Não é muito comum presenciarmos eventos que entrarão para os livros de história. Mais raro ainda é termos a oportunidade de acompanhar o desdobramento da história ao longo dos anos, testemunhando-a conforme é escrita. Uma dessas raras chances vem acontecendo com o autismo. Identificado formalmente há poucos anos em termos históricos, foi só na década de 1940 que os primeiros casos foram descritos numa publicação científica por Leo Kanner, psiquiatra austro-húngaro radicado nos Estados Unidos, reconhecido como o primeiro psiquiatra da infância e adolescência. E desde então esse diagnóstico passou por transformações sociais inimagináveis, diante dos nossos olhos.
Essa história foi registrada como nunca antes no livro Outra sintonia : a história do autismo, dos jornalista John Donavan e Caren Zucker, lançado esse mês pela Companhia das Letras. Especializados no tema, com experiência na tradução das informações para os leitores, eles fazem nesse livro uma verdadeira reportagem sobre o autismo – reportando ao leitor tudo o que descobriram, de forma compreensível e muito abrangente. Não há um fato conhecido sobre esse diagnóstico que não seja investigado e destrinchado nas suas quase setecentas páginas.

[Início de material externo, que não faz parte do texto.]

==> flow/design.v (excerpt) <==
module cam_pixel_labeler (
    input  logic        clk,
    input  logic        reset,
    input  logic        href,
    input  logic        vsync,
    input  logic [ 7:0] ov7670_data,
    output logic        we,
    output logic [16:0] wAddr,
    output logic [ 2:0] label_data,
    output logic        camera_dp_en,
    output logic        v_finish_camera,
    output logic [ 9:0] x_pixel_camera,
    output logic [ 9:0] y_pixel_camera
);
For scale: roughly 3200 cells after synthesis.
Settings: LEC_CHECK=0, CAP_MARGIN=20, CORE_MARGIN=2, CORE_UTILIZATION=72, CTS_CLUSTER_DIAMETER=198, CTS_CLUSTER_SIZE=41, MAX_ROUTING_LAYER=met4, SLEW_MARGIN=20, TNS_END_PERCENT=40; clock period 99.6 ns.
run.sh (not shown) runs the stock make flow with config.mk's settings and CLKGATE_MAP_FILE=.
The baseline died in global routing (5_1_grt).
Edit:
--- a/flow/config.mk
+++ b/flow/config.mk
@@ -10,2 +10 @@
-export CORE_UTILIZATION = 72
-export CTS_CLUSTER_DIAMETER = 198
+export CORE_UTILIZATION = 70
@@ -13 +11,0 @@
-export MAX_ROUTING_LAYER = met4
@@ -15 +13 @@
-export TNS_END_PERCENT = 40
+export TNS_END_PERCENT = 5
==> flow/constraint.sdc (replaced) <==
create_clock -name core_clock -period 126.0 [get_ports {clk}]
set_input_delay 25.2000 -clock core_clock [delete_from_list [all_inputs] [get_ports {clk}]]
set_output_delay 25.2000 -clock core_clock [all_outputs]
set_load 0.01 [all_outputs]
Now the flow completed with no timing, DRC or antenna violations; synthesized area stays the same; synthesized cell count is unchanged; die size grows by 2.8%.
Edit:
--- a/flow/config.mk
+++ b/flow/config.mk
@@ -7,0 +8 @@
+export ABC_AREA = 1
@@ -10,2 +11,2 @@
-export CORE_UTILIZATION = 70
-export CTS_CLUSTER_SIZE = 41
+export CORE_UTILIZATION = 60
+export CTS_CLUSTER_DIAMETER = 92
@@ -13 +13,0 @@
-export TNS_END_PERCENT = 5
==> flow/constraint.sdc (replaced) <==
create_clock -name core_clock -period 86.2 [get_ports {clk}]
set_input_delay 17.2400 -clock core_clock [delete_from_list [all_inputs] [get_ports {clk}]]
set_output_delay 17.2400 -clock core_clock [all_outputs]
set_load 0.01 [all_outputs]
The new run ran to the end with no violations.
Routed wire length came out higher by 14%.
Critical path depth came out higher by 30.
Via count increases by 16%.
Count of clock-buffer cells in the layout came out higher by 1.
Edit:
--- a/flow/config.mk
+++ b/flow/config.mk
@@ -11,2 +11,2 @@
-export CORE_UTILIZATION = 60
-export CTS_CLUSTER_DIAMETER = 92
+export CORE_UTILIZATION = 40
+export HOLD_SLACK_MARGIN = 0.01
==> flow/constraint.sdc (replaced) <==
create_clock -name core_clock -period 150.0 [get_ports {clk}]
set_input_delay 30.0000 -clock core_clock [delete_from_list [all_inputs] [get_ports {clk}]]
set_output_delay 30.0000 -clock core_clock [all_outputs]
set_load 0.01 [all_outputs]
Outcome:
- The new run finished with timing, DRC and antenna clean
- area after synthesis is unchanged
- worst setup slack gains 37 ns
- utilization went down by 25 points
- final cell count came out higher by 1.8%
- global-route usage decreases by 11 points
- routed wire length is lower by 5.2%
- design area decreases by about 6%
- via count drops by 5.2%
Edit:
--- a/flow/config.mk
+++ b/flow/config.mk
@@ -8 +7,0 @@
-export ABC_AREA = 1
@@ -12 +10,0 @@
-export HOLD_SLACK_MARGIN = 0.01
==> flow/constraint.sdc (replaced) <==
create_clock -name core_clock -period 131.0 [get_ports {clk}]
set_input_delay 26.2000 -clock core_clock [delete_from_list [all_inputs] [get_ports {clk}]]
set_output_delay 26.2000 -clock core_clock [all_outputs]
set_load 0.01 [all_outputs]
Effect: Via count fell by 14%; non-clock buffer count grows by 15; routed wire length falls by 6.2%; area after synthesis fell by 9.9%; cell count decreases by 28%; global-route usage came out higher by 0.46 points.

========
Starting RTL as in the previous note.
==> flow/config.mk <==
export PLATFORM = sky130hd
export DESIGN_NAME = cam_pixel_labeler
export DESIGN_NICKNAME = cam_pixel_labeler
export VERILOG_FILES = /design/flow/design.v
export SDC_FILE = /design/flow/constraint.sdc
export NUM_CORES = 4
export LEC_CHECK = 0
export ABC_AREA = 1
export CAP_MARGIN = 20
export CORE_MARGIN = 2
export CORE_UTILIZATION = 72
export CTS_CLUSTER_DIAMETER = 236
export CTS_CLUSTER_SIZE = 96
export PLACE_DENSITY = 0.42
export SETUP_SLACK_MARGIN = -2.0
export SLEW_MARGIN = 20
==> flow/constraint.sdc <==
create_clock -name core_clock -period 75.2 [get_ports {clk}]
set_input_delay 15.0400 -clock core_clock [delete_from_list [all_inputs] [get_ports {clk}]]
set_output_delay 15.0400 -clock core_clock [all_outputs]
set_load 0.01 [all_outputs]
The first run completed, yet does not pass: setup timing.
Next try:
Settings changed: ABC_AREA 1 to unset, CORE_UTILIZATION 72 to 50, CTS_CLUSTER_DIAMETER 236 to unset, CTS_CLUSTER_SIZE 96 to unset, PLACE_DENSITY 0.42 to unset, SETUP_SLACK_MARGIN -2.0 to unset.
Clock period 75.2 ns to 73.0 ns, I/O delays scaled along.
The changed run finished but failed the layout checks on setup timing.
Wire length falls by 2.9%.
Die area increases by 29%.
First-iteration DRC count came out lower by 54%.
Register-to-register slack degrades by 1.9 ns.
Final area is higher by 17%.
Critical path depth decreases by 26.
Next try:
Settings changed: CORE_ASPECT_RATIO set to 0.5, CORE_UTILIZATION 50 to 66, TNS_END_PERCENT set to 20.
Clock period 73.0 ns to 150.0 ns, I/O delays scaled along.
=> Now the flow produced a clean layout; setup slack gains 39 ns; critical path depth decreases by 22.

O livro começa com a história do primeiro paciente avaliado por Leo Kanner, o menino Donald Triplett, narrando a batalha dos pais para cuidar dele num tempo em que famílias escondiam a existência de pessoas com doenças mentais, internando-as por vergonha em instituições asilares. A partir desse ponto é interessante acompanhar os temas que dominaram o debate sobre o autismo na divisão cronológica feita pelos autores: temos o período da descoberta, a busca pelas causas, tentativas de tratamento, a estupidez de se culpar a vacina, até o momento atual, em que após ficar famoso, o autismo busca seu lugar na sociedade. No prazo de poucas décadas a condição deixou de ser uma curiosidade médica, foi considerada uma ameça, mobilizou celebridades e anônimos e hoje vem se inserindo na agenda da diversidade.
Tudo isso debaixo de nossos olhos. Tanto que o caso 1, Donald Triplett, acompanhou em vida toda essa jornada, da descrição do transtorno até sua formatação atual. Nós o reencontramos no final do livro, já idoso, símbolo de uma vida vivida dignamente. Claro que sua grande sorte foi nascer numa família importante, de uma cidade pequena, num país rico, coisa que o ajudou até o fim da vida. Mas sua história privilegiada fala menos sobre como sua vida foi atípica e mais sobre como poderia a ser a vida de todos as pessoas com esse diagnóstico.